Pooled Development Funds

This information is general in nature only and provides only broad guidelines of the nature of Pooled Development Funds (PDFs) and how they are treated for tax purposes.  Should an account have an investment in such a fund, it is recommended that independent taxation advice be sought to confirm the appropriate tax treatment.

PDFs are special types of investment companies, which can only invest into businesses that meet specific criteria. The structure was first established as a result of a government initiative in 1992 to encourage investment into small to medium sized businesses in Australia. In order to be attractive to investors, various tax concessions may be available to investors in PDFs.

To determine whether or not an investment is classified as a PDF, investors should check the PDF classification list which is published on the Australian Securities Exchange (ASX) website.

A PDF can invest in shares of Australian companies which have a capitalisation of less than $50 million. These investee companies are referred to as small to medium enterprises (SMEs) and are normally in the formative stage of development. The investee company must have issued the shares in itself for the purpose of raising capital to:

  • establish a new business activity
  • substantially expand production capacity or services; and/or
  • expand or develop markets.

PDFs cannot invest into retail or real estate businesses. A PDF must purchase at least 10% of a company's shares but cannot invest more than 30% of its committed capital into a single company.

The taxable component of a PDF is divided into two components:

  1. SME taxable component
    • This component is taxed at 15% and represents the SME assessable income derived by the PDF less any allowable deductions the PDF may incur (i.e. the allowable deductions are referable to both the SME and unregulated investment income components).
    • SME income broadly represents the income and capital gains derived from the disposal of the PDF’s SME assets.
  2. Unregulated investment component
    • This component is taxed at 25% and represents the difference between total assessable income of the PDF and the SME taxable component.
    • This component may comprise management fees and any interest earned by the PDF for the year.

When a company registers as a PDF during an income year, it is taxed as a company up to the day that it becomes a PDF. From that day onwards it is taxed as a PDF.

Where a company ceases to be a PDF during an income year, it is taxed as an ordinary company for the whole of the year.

No. Where a company ceases to be a PDF, the shares in the PDF are deemed to have been disposed of immediately before it ceases to be a PDF and reacquired immediately for market value. Any gain made, or loss incurred, on the deemed disposal is disregarded for tax purposes.

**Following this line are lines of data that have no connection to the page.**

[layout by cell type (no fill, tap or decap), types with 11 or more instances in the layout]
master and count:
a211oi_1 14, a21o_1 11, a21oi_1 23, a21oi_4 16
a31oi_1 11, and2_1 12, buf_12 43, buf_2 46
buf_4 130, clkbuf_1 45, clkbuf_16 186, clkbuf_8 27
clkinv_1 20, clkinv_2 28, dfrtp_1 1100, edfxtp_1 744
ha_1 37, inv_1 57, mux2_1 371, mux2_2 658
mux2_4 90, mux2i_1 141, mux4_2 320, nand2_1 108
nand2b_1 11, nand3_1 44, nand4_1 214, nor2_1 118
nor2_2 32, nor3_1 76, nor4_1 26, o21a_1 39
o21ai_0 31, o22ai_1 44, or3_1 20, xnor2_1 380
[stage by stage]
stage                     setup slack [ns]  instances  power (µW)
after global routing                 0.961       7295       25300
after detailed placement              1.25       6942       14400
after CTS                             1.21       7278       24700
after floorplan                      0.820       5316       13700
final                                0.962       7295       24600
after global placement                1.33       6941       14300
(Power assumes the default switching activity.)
### src/ps2_host_bit_engine.sv
// PS/2 host bit engine: one event word in, one status word out.
// Latency: a result word is valid in the cycle after its event word is accepted.
// Throughput: one event word per cycle; the single output register is refilled
//   in the same cycle it is drained, so only a stalled m_tready holds s_tready low.
// Reset (rst, synchronous, active high): listen phase, data line released,
//   ack byte = 250, timeout_ticks = 20000, output register empty.
`include "ps2_host_bit_engine_macros.svh"

module ps2_host_bit_engine (
  input  logic        clk,
  input  logic        rst,
  // configuration write port
  input  logic        cfg_wr_en,
  input  logic        cfg_index,
  input  logic [15:0] cfg_data,
  // event stream
  input  logic        s_tvalid,
  output logic        s_tready,
  input  logic [15:0] s_tdata,   // [0] edge_rising, [1] data_level, [9:2] send_byte
  input  logic [1:0]  s_tuser,   // [1:0] mode
  // result stream
  output logic        m_tvalid,
  input  logic        m_tready,
  output logic [23:0] m_tdata    // [0] data_pull_low, [1] byte_valid, [9:2] received_byte,
                                 // [10] parity_error, [11] is_ack, [12] send_done,
                                 // [13] timed_out, [16:14] phase_now
);
  import ps2hbe_pkg::*;

  // configuration registers
  logic [7:0]  ack_byte;
  logic [15:0] timeout_ticks;

  // engine state
  phase_t      phase, phase_next;
  logic [3:0]  bit_index, bit_index_next;
  logic        expect_rising, expect_rising_next;
  logic [7:0]  rx_shift, rx_shift_next;
  logic        rx_ones_odd, rx_ones_odd_next;
  logic        rx_parity_bit, rx_parity_bit_next;
  logic [7:0]  tx_shift, tx_shift_next;
  logic        tx_ones_odd, tx_ones_odd_next;
  logic        drive_low, drive_low_next;
  logic [15:0] idle_ticks, idle_ticks_next;

  // decoded event fields
  logic        in_acc;
  logic [1:0]  mode;
  logic        edge_rising;
  logic        data_level;
  logic [7:0]  send_byte;

  // per-event flags
  logic        edge_taken;   // edge direction matches what we wait for
  logic        rx_done;      // eleventh rising edge of a receive frame
  logic        tx_acked;     // rising edge after the device ack
  logic        tick_expire;  // tick reaches the timeout
  logic [16:0] ticks_plus;
  logic [3:0]  bit_inc;

  // result fields
  logic        byte_valid;
  logic [7:0]  received_byte;
  logic        parity_error;
  logic        is_ack;
  logic        send_done;
  logic        timed_out;

  assign mode        = s_tuser;
  assign edge_rising = s_tdata[0];
  assign data_level  = s_tdata[1];
  assign send_byte   = s_tdata[9:2];

  // Output register is free when empty or being drained this cycle.
  assign s_tready = !m_tvalid || m_tready;
  assign in_acc   = s_tvalid && s_tready;

  assign edge_taken = (mode == MODE_EDGE) && (edge_rising == expect_rising);
  assign bit_inc    = bit_index + 4'd1;
  assign ticks_plus = {1'b0, idle_ticks} + 17'd1;
  // A timeout of zero fires on the first tick, which the wide compare gives for free.
  assign tick_expire = (mode == MODE_TICK) && (phase != PH_LISTEN) &&
                       (ticks_plus >= {1'b0, timeout_ticks});

  // Configuration writes; a word accepted in the same cycle still sees the old value.
  always_ff @(posedge clk) begin
    if (rst) begin
      ack_byte      <= ACK_BYTE_RESET;
      timeout_ticks <= TIMEOUT_RESET;
    end else if (cfg_wr_en) begin
      unique case (cfg_index)
        REG_ACK_BYTE:      ack_byte      <= cfg_data[7:0];
        REG_TIMEOUT_TICKS: timeout_ticks <= cfg_data;
        default: ;
      endcase
    end
  end

  // Next-state logic for the whole engine.
  always_comb begin
    phase_next         = phase;
    bit_index_next     = bit_index;
    expect_rising_next = expect_rising;
    rx_shift_next      = rx_shift;
    rx_ones_odd_next   = rx_ones_odd;
    rx_parity_bit_next = rx_parity_bit;
    tx_shift_next      = tx_shift;
    tx_ones_odd_next   = tx_ones_odd;
    drive_low_next     = drive_low;
    idle_ticks_next    = idle_ticks;

    unique case (mode)
      MODE_EDGE: begin
        // An edge of the wrong direction is ignored entirely.
        if (edge_taken) begin
          idle_ticks_next = '0;
          unique case (phase)
            PH_LISTEN: begin
              // falling edge of the start bit
              bit_index_next     = '0;
              rx_ones_odd_next   = 1'b0;
              expect_rising_next = 1'b1;
              phase_next         = PH_RECEIVE;
            end
            PH_RECEIVE: begin
              if (edge_rising) begin
                bit_index_next     = bit_inc;
                if (bit_inc >= FRAME_CLOCKS) phase_next = PH_LISTEN;
                expect_rising_next = 1'b0;
              end else begin
                // sample on the falling edge: data LSB first, then parity
                if ((bit_index != 4'd0) && (bit_index < LAST_DATA)) begin
                  rx_shift_next    = {data_level, rx_shift[7:1]};
                  rx_ones_odd_next = rx_ones_odd ^ data_level;
                end else if (bit_index == PARITY_SLOT) begin
                  rx_parity_bit_next = data_level;
                end
                expect_rising_next = 1'b1;
              end
            end
            PH_SEND_START: begin
              // device clocked in our start bit
              bit_index_next   = '0;
              tx_ones_odd_next = 1'b0;
              phase_next       = PH_SEND;
            end
            PH_SEND: begin
              bit_index_next = bit_inc;
              if (bit_inc < LAST_DATA) begin
                drive_low_next   = !tx_shift[0];
                tx_ones_odd_next = tx_ones_odd ^ tx_shift[0];
                tx_shift_next    = {1'b0, tx_shift[7:1]};
              end else if (bit_inc == PARITY_SLOT) begin
                // odd parity: pull low when the data already had an odd count
                drive_low_next = tx_ones_odd;
                bit_index_next = STOP_SLOT;
              end else begin
                drive_low_next = 1'b0;  // release for the stop bit
                phase_next     = PH_ACK;
              end
            end
            PH_ACK: begin
              if (edge_rising) begin
                expect_rising_next = 1'b0;
                if (bit_index >= ACK_SEEN) phase_next = PH_LISTEN;
              end else begin
                if (!data_level) bit_index_next = ACK_SEEN;
                expect_rising_next = 1'b1;
              end
            end
            default: begin
              phase_next         = PH_LISTEN;
              expect_rising_next = 1'b0;
              drive_low_next     = 1'b0;
              idle_ticks_next    = '0;
            end
          endcase
        end
      end
      MODE_SEND: begin
        // a send request aborts whatever is in progress
        tx_shift_next      = send_byte;
        bit_index_next     = '0;
        expect_rising_next = 1'b0;
        drive_low_next     = 1'b1;
        idle_ticks_next    = '0;
        phase_next         = PH_SEND_START;
      end
      MODE_TICK: begin
        if (phase == PH_LISTEN) begin
          idle_ticks_next = '0;
        end else if (tick_expire) begin
          phase_next         = PH_LISTEN;
          expect_rising_next = 1'b0;
          drive_low_next     = 1'b0;
          idle_ticks_next    = '0;
        end else begin
          idle_ticks_next = ticks_plus[15:0];
        end
      end
      default: ;  // unused mode changes nothing
    endcase
  end

  // Result fields for the accepted event.
  always_comb begin
    rx_done  = edge_taken && (phase == PH_RECEIVE) && edge_rising &&
               (bit_inc >= FRAME_CLOCKS);
    tx_acked = edge_taken && (phase == PH_ACK) && edge_rising && (bit_index >= ACK_SEEN);

    byte_valid    = rx_done;
    received_byte = rx_done ? rx_shift : 8'd0;
    // odd parity over data plus parity bit must come out odd
    parity_error  = rx_done && !(rx_ones_odd ^ rx_parity_bit);
    is_ack        = rx_done && (rx_shift == ack_byte);
    send_done     = tx_acked;
    timed_out     = tick_expire;
  end

  always_ff @(posedge clk) begin
    if (rst) begin
      phase         <= PH_LISTEN;
      bit_index     <= '0;
      expect_rising <= 1'b0;
      rx_shift      <= '0;
      rx_ones_odd   <= 1'b0;
      rx_parity_bit <= 1'b0;
      tx_shift      <= '0;
      tx_ones_odd   <= 1'b0;
      drive_low     <= 1'b0;
      idle_ticks    <= '0;
    end else if (in_acc) begin
      phase         <= phase_next;
      bit_index     <= bit_index_next;
      expect_rising <= expect_rising_next;
      rx_shift      <= rx_shift_next;
      rx_ones_odd   <= rx_ones_odd_next;
      rx_parity_bit <= rx_parity_bit_next;
      tx_shift      <= tx_shift_next;
      tx_ones_odd   <= tx_ones_odd_next;
      drive_low     <= drive_low_next;
      idle_ticks    <= idle_ticks_next;
    end
  end

  // Result register: holds one word until the sink takes it.
  always_ff @(posedge clk) begin
    if (rst) begin
      m_tvalid <= 1'b0;
    end else if (in_acc) begin
      m_tvalid <= 1'b1;
    end else if (m_tready) begin
      m_tvalid <= 1'b0;
    end
  end

  always_ff @(posedge clk) begin
    if (in_acc) begin
      m_tdata <= {7'd0, phase_next, timed_out, send_done, is_ack, parity_error,
                  received_byte, byte_valid, drive_low_next};
    end
  end

  // A completed frame lands in listen with its result pending.
  `PS2_ASSERT_NEXT(a_rx_done_listen, in_acc && rx_done,
                   phase == PH_LISTEN && m_tvalid && m_tdata[1])
  // A send request starts the frame with the start bit driven.
  `PS2_ASSERT_NEXT(a_send_start, in_acc && mode == MODE_SEND,
                   phase == PH_SEND_START && drive_low && idle_ticks == 16'd0)
  // Timeout releases the line and returns to listen.
  `PS2_ASSERT_NEXT(a_timeout_release, in_acc && tick_expire,
                   phase == PH_LISTEN && !drive_low && idle_ticks == 16'd0 && m_tdata[13])
  // The engine never pulls data low while listening.
  `PS2_ASSERT_NOW(a_listen_released, phase == PH_LISTEN, !drive_low)

endmodule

A PDF may distribute franked or unfranked dividends during an income year.  Note that although a PDF only pays tax at a rate of 15% on its SME income and 25% on its unregulated investment income, PDFs may frank a distribution up to the general corporate rate of 30%.  This enables a PDF to pass on a greater franking benefit to their investors.

  • Unfranked dividends are tax exempt for an investor.
  • Franked dividends are also exempt for an investor unless the investor makes an election to treat the franked dividend as assessable. In making this election the investor is also able to claim any franking credits.

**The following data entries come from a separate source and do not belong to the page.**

### src/rtl/sssc_pkg.sv
// ----------------------------------------------------------------------------
// sssc_pkg
// Constants, types and state codes of the Shell sort shift counter.
// ----------------------------------------------------------------------------
package sssc_pkg;

    localparam int unsigned MAX_ELEMENTS = 64;
    localparam int unsigned VALUE_W      = 32;
    localparam int unsigned SHIFT_W      = 16;
    localparam int unsigned CNT_W        = $clog2(MAX_ELEMENTS + 1);
    localparam int unsigned IDX_W        = $clog2(MAX_ELEMENTS);

    typedef enum logic [2:0] {
        ST_IDLE,
        ST_HOLD,
        ST_CMP,
        ST_PUT,
        ST_DONE
    } state_t;

    // One access pair to the value store per cycle
    typedef struct packed {
        logic               we;
        logic [IDX_W-1:0]   waddr;
        logic [VALUE_W-1:0] wdata;
        logic [IDX_W-1:0]   raddr;
    } mem_req_t;

endpackage

### src/rtl/sssc_if.sv
// ----------------------------------------------------------------------------
// sssc_in_if / sssc_out_if
// Valid/ready channels carrying input items and result items.
// ----------------------------------------------------------------------------
interface sssc_in_if;
    import sssc_pkg::*;

    logic                      valid;
    logic                      ready;
    logic signed [VALUE_W-1:0] element_value;
    logic                      last_element;
    logic                      empty_set;

    modport source (output valid, output element_value, output last_element,
                    output empty_set, input ready);
    modport sink   (input valid, input element_value, input last_element,
                    input empty_set, output ready);
endinterface

interface sssc_out_if;
    import sssc_pkg::*;

    logic               valid;
    logic               ready;
    logic [SHIFT_W-1:0] shift_count;
    logic               overflow;

    modport source (output valid, output shift_count, output overflow, input ready);
    modport sink   (input valid, input shift_count, input overflow, output ready);
endinterface

### src/rtl/sssc_store.sv
// ----------------------------------------------------------------------------
// sssc_store
// Value store: one write and one registered read per cycle, write-first.
// ----------------------------------------------------------------------------
module sssc_store (
    input  logic                        clk,
    input  sssc_pkg::mem_req_t          req,
    output logic [sssc_pkg::VALUE_W-1:0] rdata
);
    import sssc_pkg::*;

    logic [VALUE_W-1:0] mem_reg [MAX_ELEMENTS];
    logic [VALUE_W-1:0] rdata_reg;

    always_ff @(posedge clk)
    begin
        if (req.we)
        begin
            mem_reg[req.waddr] <= req.wdata;
        end
        // forward a write to the same entry
        if (req.we && (req.waddr == req.raddr))
        begin
            rdata_reg <= req.wdata;
        end
        else
        begin
            rdata_reg <= mem_reg[req.raddr];
        end
    end

    assign rdata = rdata_reg;

endmodule

### src/rtl/sssc_ctrl.sv
// ----------------------------------------------------------------------------
// sssc_ctrl
// Load sequencer, gapped insertion sort over the store, result register.
// ----------------------------------------------------------------------------
module sssc_ctrl (
    input  logic                         clk,
    input  logic                         rst_n,
    sssc_in_if.sink                      in_ch,
    sssc_out_if.source                   out_ch,
    output sssc_pkg::mem_req_t           mem_req,
    input  logic [sssc_pkg::VALUE_W-1:0] rdata
);
    import sssc_pkg::*;

    state_t             state_reg,     state_next;
    logic [CNT_W-1:0]   count_reg,     count_next;
    logic [SHIFT_W-1:0] shift_reg,     shift_next;
    logic               drop_reg,      drop_next;
    logic [CNT_W-1:0]   gap_reg,       gap_next;
    logic [CNT_W-1:0]   i_reg,         i_next;
    logic [CNT_W-1:0]   j_reg,         j_next;
    logic [VALUE_W-1:0] held_reg,      held_next;
    logic               out_valid_reg, out_valid_next;
    logic [SHIFT_W-1:0] out_count_reg, out_count_next;
    logic               out_ovf_reg,   out_ovf_next;

    logic               has_room;
    logic [CNT_W-1:0]   count_inc;
    logic [CNT_W-1:0]   n_load;
    logic [CNT_W-1:0]   gap_load;
    logic [CNT_W-1:0]   i_inc;
    logic [CNT_W-1:0]   gap_half;
    logic [CNT_W-1:0]   j_dn;
    logic [CNT_W-1:0]   j_dn2;
    logic               rd_gt;

    always_ff @(posedge clk or negedge rst_n)
    begin
        if (!rst_n)
        begin
            state_reg     <= ST_IDLE;
            count_reg     <= '0;
            shift_reg     <= '0;
            drop_reg      <= 1'b0;
            gap_reg       <= '0;
            i_reg         <= '0;
            j_reg         <= '0;
            out_valid_reg <= 1'b0;
        end
        else
        begin
            state_reg     <= state_next;
            count_reg     <= count_next;
            shift_reg     <= shift_next;
            drop_reg      <= drop_next;
            gap_reg       <= gap_next;
            i_reg         <= i_next;
            j_reg         <= j_next;
            out_valid_reg <= out_valid_next;
        end
    end

    always_ff @(posedge clk)
    begin
        held_reg      <= held_next;
        out_count_reg <= out_count_next;
        out_ovf_reg   <= out_ovf_next;
    end

    always_comb
    begin
        has_room  = (count_reg < CNT_W'(MAX_ELEMENTS));
        count_inc = count_reg + CNT_W'(1);
        n_load    = has_room ? count_inc : count_reg;
        gap_load  = n_load >> 1;
        i_inc     = i_reg + CNT_W'(1);
        gap_half  = gap_reg >> 1;
        j_dn      = j_reg - gap_reg;
        j_dn2     = j_dn - gap_reg;
        rd_gt     = ($signed(rdata) > $signed(held_reg));

        state_next     = state_reg;
        count_next     = count_reg;
        shift_next     = shift_reg;
        drop_next      = drop_reg;
        gap_next       = gap_reg;
        i_next         = i_reg;
        j_next         = j_reg;
        held_next      = held_reg;
        out_count_next = out_count_reg;
        out_ovf_next   = out_ovf_reg;
        out_valid_next = out_valid_reg && !out_ch.ready;
        in_ch.ready    = 1'b0;
        mem_req        = '0;

        unique case (state_reg)
            ST_IDLE:
            begin
                in_ch.ready = 1'b1;
                if (in_ch.valid)
                begin
                    if (in_ch.empty_set)
                    begin
                        shift_next = '0;
                        drop_next  = 1'b0;
                        state_next = ST_DONE;
                    end
                    else
                    begin
                        if (has_room)
                        begin
                            mem_req.we    = 1'b1;
                            mem_req.waddr = count_reg[IDX_W-1:0];
                            mem_req.wdata = in_ch.element_value;
                            count_next    = count_inc;
                        end
                        else
                        begin
                            drop_next = 1'b1;
                        end
                        if (in_ch.last_element)
                        begin
                            shift_next    = '0;
                            count_next    = n_load;
                            gap_next      = gap_load;
                            i_next        = gap_load;
                            mem_req.raddr = gap_load[IDX_W-1:0];
                            state_next    = (gap_load == '0) ? ST_DONE : ST_HOLD;
                        end
                    end
                end
            end

            ST_HOLD:
            begin
                // element i arrives; fetch its lower neighbor one gap away
                held_next     = rdata;
                j_next        = i_reg;
                mem_req.raddr = IDX_W'(i_reg - gap_reg);
                state_next    = ST_CMP;
            end

            ST_CMP:
            begin
                if (rd_gt)
                begin
                    mem_req.we    = 1'b1;
                    mem_req.waddr = j_reg[IDX_W-1:0];
                    mem_req.wdata = rdata;
                    if (shift_reg != '1)
                    begin
                        shift_next = shift_reg + SHIFT_W'(1);
                    end
                    j_next = j_dn;
                    if (j_dn >= gap_reg)
                    begin
                        mem_req.raddr = j_dn2[IDX_W-1:0];
                    end
                    else
                    begin
                        state_next = ST_PUT;
                    end
                end
                else
                begin
                    mem_req.we    = 1'b1;
                    mem_req.waddr = j_reg[IDX_W-1:0];
                    mem_req.wdata = held_reg;
                    if (i_inc < count_reg)
                    begin
                        i_next        = i_inc;
                        mem_req.raddr = i_inc[IDX_W-1:0];
                        state_next    = ST_HOLD;
                    end
                    else if (gap_half == '0)
                    begin
                        state_next = ST_DONE;
                    end
                    else
                    begin
                        gap_next      = gap_half;
                        i_next        = gap_half;
                        mem_req.raddr = gap_half[IDX_W-1:0];
                        state_next    = ST_HOLD;
                    end
                end
            end

            ST_PUT:
            begin
                // insertion reached the low end of the chain
                mem_req.we    = 1'b1;
                mem_req.waddr = j_reg[IDX_W-1:0];
                mem_req.wdata = held_reg;
                if (i_inc < count_reg)
                begin
                    i_next        = i_inc;
                    mem_req.raddr = i_inc[IDX_W-1:0];
                    state_next    = ST_HOLD;
                end
                else if (gap_half == '0)
                begin
                    state_next = ST_DONE;
                end
                else
                begin
                    gap_next      = gap_half;
                    i_next        = gap_half;
                    mem_req.raddr = gap_half[IDX_W-1:0];
                    state_next    = ST_HOLD;
                end
            end

            ST_DONE:
            begin
                if (!out_valid_reg || out_ch.ready)
                begin
                    out_valid_next = 1'b1;
                    out_count_next = shift_reg;
                    out_ovf_next   = drop_reg;
                    count_next     = '0;
                    shift_next     = '0;
                    drop_next      = 1'b0;
                    state_next     = ST_IDLE;
                end
            end

            default:
            begin
                state_next = ST_IDLE;
            end
        endcase
    end

    assign out_ch.valid       = out_valid_reg;
    assign out_ch.shift_count = out_count_reg;
    assign out_ch.overflow    = out_ovf_reg;

endmodule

Where the income of a PDF is treated as wholly exempt, any expenses incurred in deriving PDF income will be non-deductible. Conversely, if the investor has made an election to treat any franked dividend income derived through a PDF as assessable, the investor may be able to claim any expenses incurred in relation to the franked income as an allowable deduction. In this case, the investor will be required to apportion the expenses incurred between the assessable and exempt income.

Any capital gains (or capital losses) derived (or incurred) by a taxpayer from selling their shares in a PDF are disregarded.

For non-resident investors, unfranked dividends paid by a PDF are exempt from WHT.  Note that WHT is not required to be deducted from franked dividends paid to non-resident investors.

For resident investors, Tax File Number (TFN) WHT may be deducted where an Australian resident has not provided a TFN.

We have elected to treat any franked dividends paid by a PDF as assessable income. The Tax Report – Detailed discloses the franked amount of the dividends distributed in the Listed Securities section.